Urban and suburban watersheds have the potential to be highly impacted by chemicals, especially insecticides to control insect pests on lawns, ornamental plants, and home gardens. Three of the most common lawn-care insecticides detected in urban watersheds, carbaryl, chlorpyrifos, and malathion, have been evaluated using an acute orbital shaker toxicity test to determine their respective concentrations that produce 50% mortality (LC50) in Simulium vittatum Zetterstedt cytospecies IS-7 larvae. Results of the 48-h LC50 tests show chlorpyrifos to be the most toxic to black fly larvae (LC50 = 0.28 microg/L) followed by carbaryl (LC50 = 23.72 microg/L) and malathion (LC50 = 54.20 microg/L).

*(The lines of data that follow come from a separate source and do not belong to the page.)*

## src/rtl/axi_lite_arb_pkg.sv

```systemverilog
// Shared types and defaults for the AXI4-Lite requester arbiter.
//   arb_state_e : sequencing states of the arbiter FSM
//   ARB_ADDR_W  : default requester/master address width
//   ARB_DATA_W  : default data width
package axi_lite_arb_pkg;

    localparam int ARB_ADDR_W = 32;
    localparam int ARB_DATA_W = 32;

    typedef enum logic [1:0] {
        IDLE  = 2'd0,
        ISSUE = 2'd1,
        WAIT  = 2'd2,
        RESP  = 2'd3
    } arb_state_e;

endpackage

```

## src/rtl/axi_arb_rr_pick.sv

```systemverilog
// Combinational rotating-priority encoder for round-robin arbitration.
// Scans last+1, last+2, ... (mod NUM_REQ) and reports the first set request.
// Ports:
//   req   in  [NUM_REQ]          request vector
//   last  in  [$clog2(NUM_REQ)]  index granted most recently
//   valid out                    at least one request is set
//   idx   out [$clog2(NUM_REQ)]  winning requester index
module axi_arb_rr_pick #(
    parameter int NUM_REQ = 4
) (
    input  logic [NUM_REQ-1:0]         req,
    input  logic [$clog2(NUM_REQ)-1:0] last,
    output logic                       valid,
    output logic [$clog2(NUM_REQ)-1:0] idx
);

    localparam int IDX_W = $clog2(NUM_REQ);

    logic [IDX_W-1:0] pos;

    always_comb begin
        valid = 1'b0;
        idx   = '0;
        pos   = '0;
        // Walk from the farthest slot back toward last+1 so the nearest
        // requester after last is the one left standing.
        for (int off = NUM_REQ; off >= 1; off--) begin
            pos = IDX_W'((int'(last) + off) % NUM_REQ);
            if (req[pos]) begin
                valid = 1'b1;
                idx   = pos;
            end
        end
    end

endmodule

```

## src/rtl/axi_lite_req_arbiter.sv

```systemverilog
// Shares one AXI4-Lite master internal port between NUM_REQ requesters.
// Round-robin arbitration, one outstanding transaction at a time. The winning
// command is latched in IDLE, presented to the master with a one-cycle
// transfer pulse, held until ready, and completed with a one-cycle ack.
//
// Optional feature: define AXI_ARB_LOCK_EN to add req_lock, which lets the
// last granted requester keep the bus while it holds both req and req_lock.
//
// Ports:
//   ACLK, ARESET         clock, synchronous active-high reset
//   req/req_write        per-requester request and direction (1=write)
//   req_addr/req_wdata   packed payloads, requester i at [i*W +: W]
//   req_lock             (AXI_ARB_LOCK_EN only) per-requester lock request
//   ack/ack_rdata        one-cycle completion pulse and read data
//   grant_idx            current/last granted requester
//   busy                 high from grant through the ack cycle
//   transfer/ready       master start pulse / completion pulse
//   addr/wdata/write     master command, stable from transfer until ready
//   rdata                master read data, valid with ready
//
// state | meaning
// ------+----------------------------------------------------------
// IDLE  | no transaction; arbitrate and latch the winner's command
// ISSUE | transfer pulse to the master
// WAIT  | command held; waiting for ready
// RESP  | ack pulse to the granted requester; rr pointer updated
module axi_lite_req_arbiter
    import axi_lite_arb_pkg::*;
#(
    parameter int NUM_REQ = 4,
    parameter int ADDR_W  = ARB_ADDR_W,
    parameter int DATA_W  = ARB_DATA_W
) (
    input  logic                       ACLK,
    input  logic                       ARESET,
    input  logic [NUM_REQ-1:0]         req,
    input  logic [NUM_REQ-1:0]         req_write,
    input  logic [NUM_REQ*ADDR_W-1:0]  req_addr,
    input  logic [NUM_REQ*DATA_W-1:0]  req_wdata,
`ifdef AXI_ARB_LOCK_EN
    input  logic [NUM_REQ-1:0]         req_lock,
`endif
    output logic [NUM_REQ-1:0]         ack,
    output logic [DATA_W-1:0]          ack_rdata,
    output logic [$clog2(NUM_REQ)-1:0] grant_idx,
    output logic                       busy,
    output logic                       transfer,
    input  logic                       ready,
    output logic [ADDR_W-1:0]          addr,
    output logic [DATA_W-1:0]          wdata,
    output logic                       write,
    input  logic [DATA_W-1:0]          rdata
);

    localparam int IDX_W = $clog2(NUM_REQ);

    arb_state_e         state_q, state_d;
    logic [IDX_W-1:0]   gidx_q, gidx_d;
    logic [IDX_W-1:0]   last_q, last_d;
    logic [ADDR_W-1:0]  addr_q, addr_d;
    logic [DATA_W-1:0]  wdata_q, wdata_d;
    logic               write_q, write_d;
    logic               busy_q, busy_d;
    logic               transfer_q, transfer_d;
    logic [NUM_REQ-1:0] ack_q, ack_d;
    logic [DATA_W-1:0]  ack_rdata_q, ack_rdata_d;
`ifdef AXI_ARB_LOCK_EN
    logic               lock_q, lock_d;
`endif

    logic               pick_valid;
    logic [IDX_W-1:0]   pick_idx;
    logic               grant_ok;
    logic [IDX_W-1:0]   sel_idx;

    axi_arb_rr_pick #(
        .NUM_REQ (NUM_REQ)
    ) u_rr_pick (
        .req   (req),
        .last  (last_q),
        .valid (pick_valid),
        .idx   (pick_idx)
    );

    always_comb begin
        state_d     = state_q;
        gidx_d      = gidx_q;
        last_d      = last_q;
        addr_d      = addr_q;
        wdata_d     = wdata_q;
        write_d     = write_q;
        busy_d      = busy_q;
        transfer_d  = 1'b0;
        ack_d       = '0;
        ack_rdata_d = ack_rdata_q;
        grant_ok    = 1'b0;
        sel_idx     = pick_idx;
`ifdef AXI_ARB_LOCK_EN
        lock_d      = lock_q;
`endif
        case (state_q)
            IDLE: begin
`ifdef AXI_ARB_LOCK_EN
                // A held lock re-grants the previous owner ahead of round-robin;
                // dropping either req or req_lock hands the bus back to rr.
                if (lock_q && req[gidx_q] && req_lock[gidx_q]) begin
                    sel_idx  = gidx_q;
                    grant_ok = 1'b1;
                end else begin
                    grant_ok = pick_valid;
                end
                lock_d = 1'b0;
`else
                grant_ok = pick_valid;
`endif
                if (grant_ok) begin
                    gidx_d     = sel_idx;
                    busy_d     = 1'b1;
                    transfer_d = 1'b1;
                    state_d    = ISSUE;
                    for (int i = 0; i < NUM_REQ; i++) begin
                        if (sel_idx == IDX_W'(i)) begin
                            addr_d  = req_addr[i*ADDR_W +: ADDR_W];
                            wdata_d = req_wdata[i*DATA_W +: DATA_W];
                            write_d = req_write[i];
                        end
                    end
                end
            end
            ISSUE: begin
                state_d = WAIT;
            end
            WAIT: begin
                if (ready) begin
                    ack_rdata_d    = write_q ? '0 : rdata;
                    ack_d[gidx_q]  = 1'b1;
                    state_d        = RESP;
                end
            end
            RESP: begin
                // Re-granting the same index under lock leaves last unchanged,
                // so the rr pointer does not move while the lock is held.
                last_d  = gidx_q;
                busy_d  = 1'b0;
                state_d = IDLE;
`ifdef AXI_ARB_LOCK_EN
                lock_d  = req_lock[gidx_q];
`endif
            end
            default: begin
                state_d = IDLE;
            end
        endcase
    end

    always_ff @(posedge ACLK) begin
        if (ARESET) begin
            state_q     <= IDLE;
            gidx_q      <= '0;
            last_q      <= IDX_W'(NUM_REQ - 1);
            addr_q      <= '0;
            wdata_q     <= '0;
            write_q     <= 1'b0;
            busy_q      <= 1'b0;
            transfer_q  <= 1'b0;
            ack_q       <= '0;
            ack_rdata_q <= '0;
`ifdef AXI_ARB_LOCK_EN
            lock_q      <= 1'b0;
`endif
        end else begin
            state_q     <= state_d;
            gidx_q      <= gidx_d;
            last_q      <= last_d;
            addr_q      <= addr_d;
            wdata_q     <= wdata_d;
            write_q     <= write_d;
            busy_q      <= busy_d;
            transfer_q  <= transfer_d;
            ack_q       <= ack_d;
            ack_rdata_q <= ack_rdata_d;
`ifdef AXI_ARB_LOCK_EN
            lock_q      <= lock_d;
`endif
        end
    end

    assign ack       = ack_q;
    assign ack_rdata = ack_rdata_q;
    assign grant_idx = gidx_q;
    assign busy      = busy_q;
    assign transfer  = transfer_q;
    assign addr      = addr_q;
    assign wdata     = wdata_q;
    assign write     = write_q;

endmodule

```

These insecticides were also tested as binary and ternary mixtures using the toxic unit (TU) approach. Toxicity was shown to be greater than additive for the ternary mixture of chlorpyrifos-carbaryl-malathion (LC50 = 0.56 TU) and the binary mixtures of chlorpyrifos-malathion (LC50 = 0.72 TU) and carbaryl-malathion (LC50 = 0.78 TU). The binary combination of chlorpyrifos and carbaryl was shown to be additive (LC50 = 0.98 TU). These results indicate that aquatic invertebrate populations in urban and suburban streams may experience a higher-than-expected increase in toxicity-related effects when all three chemicals are present in the waterway.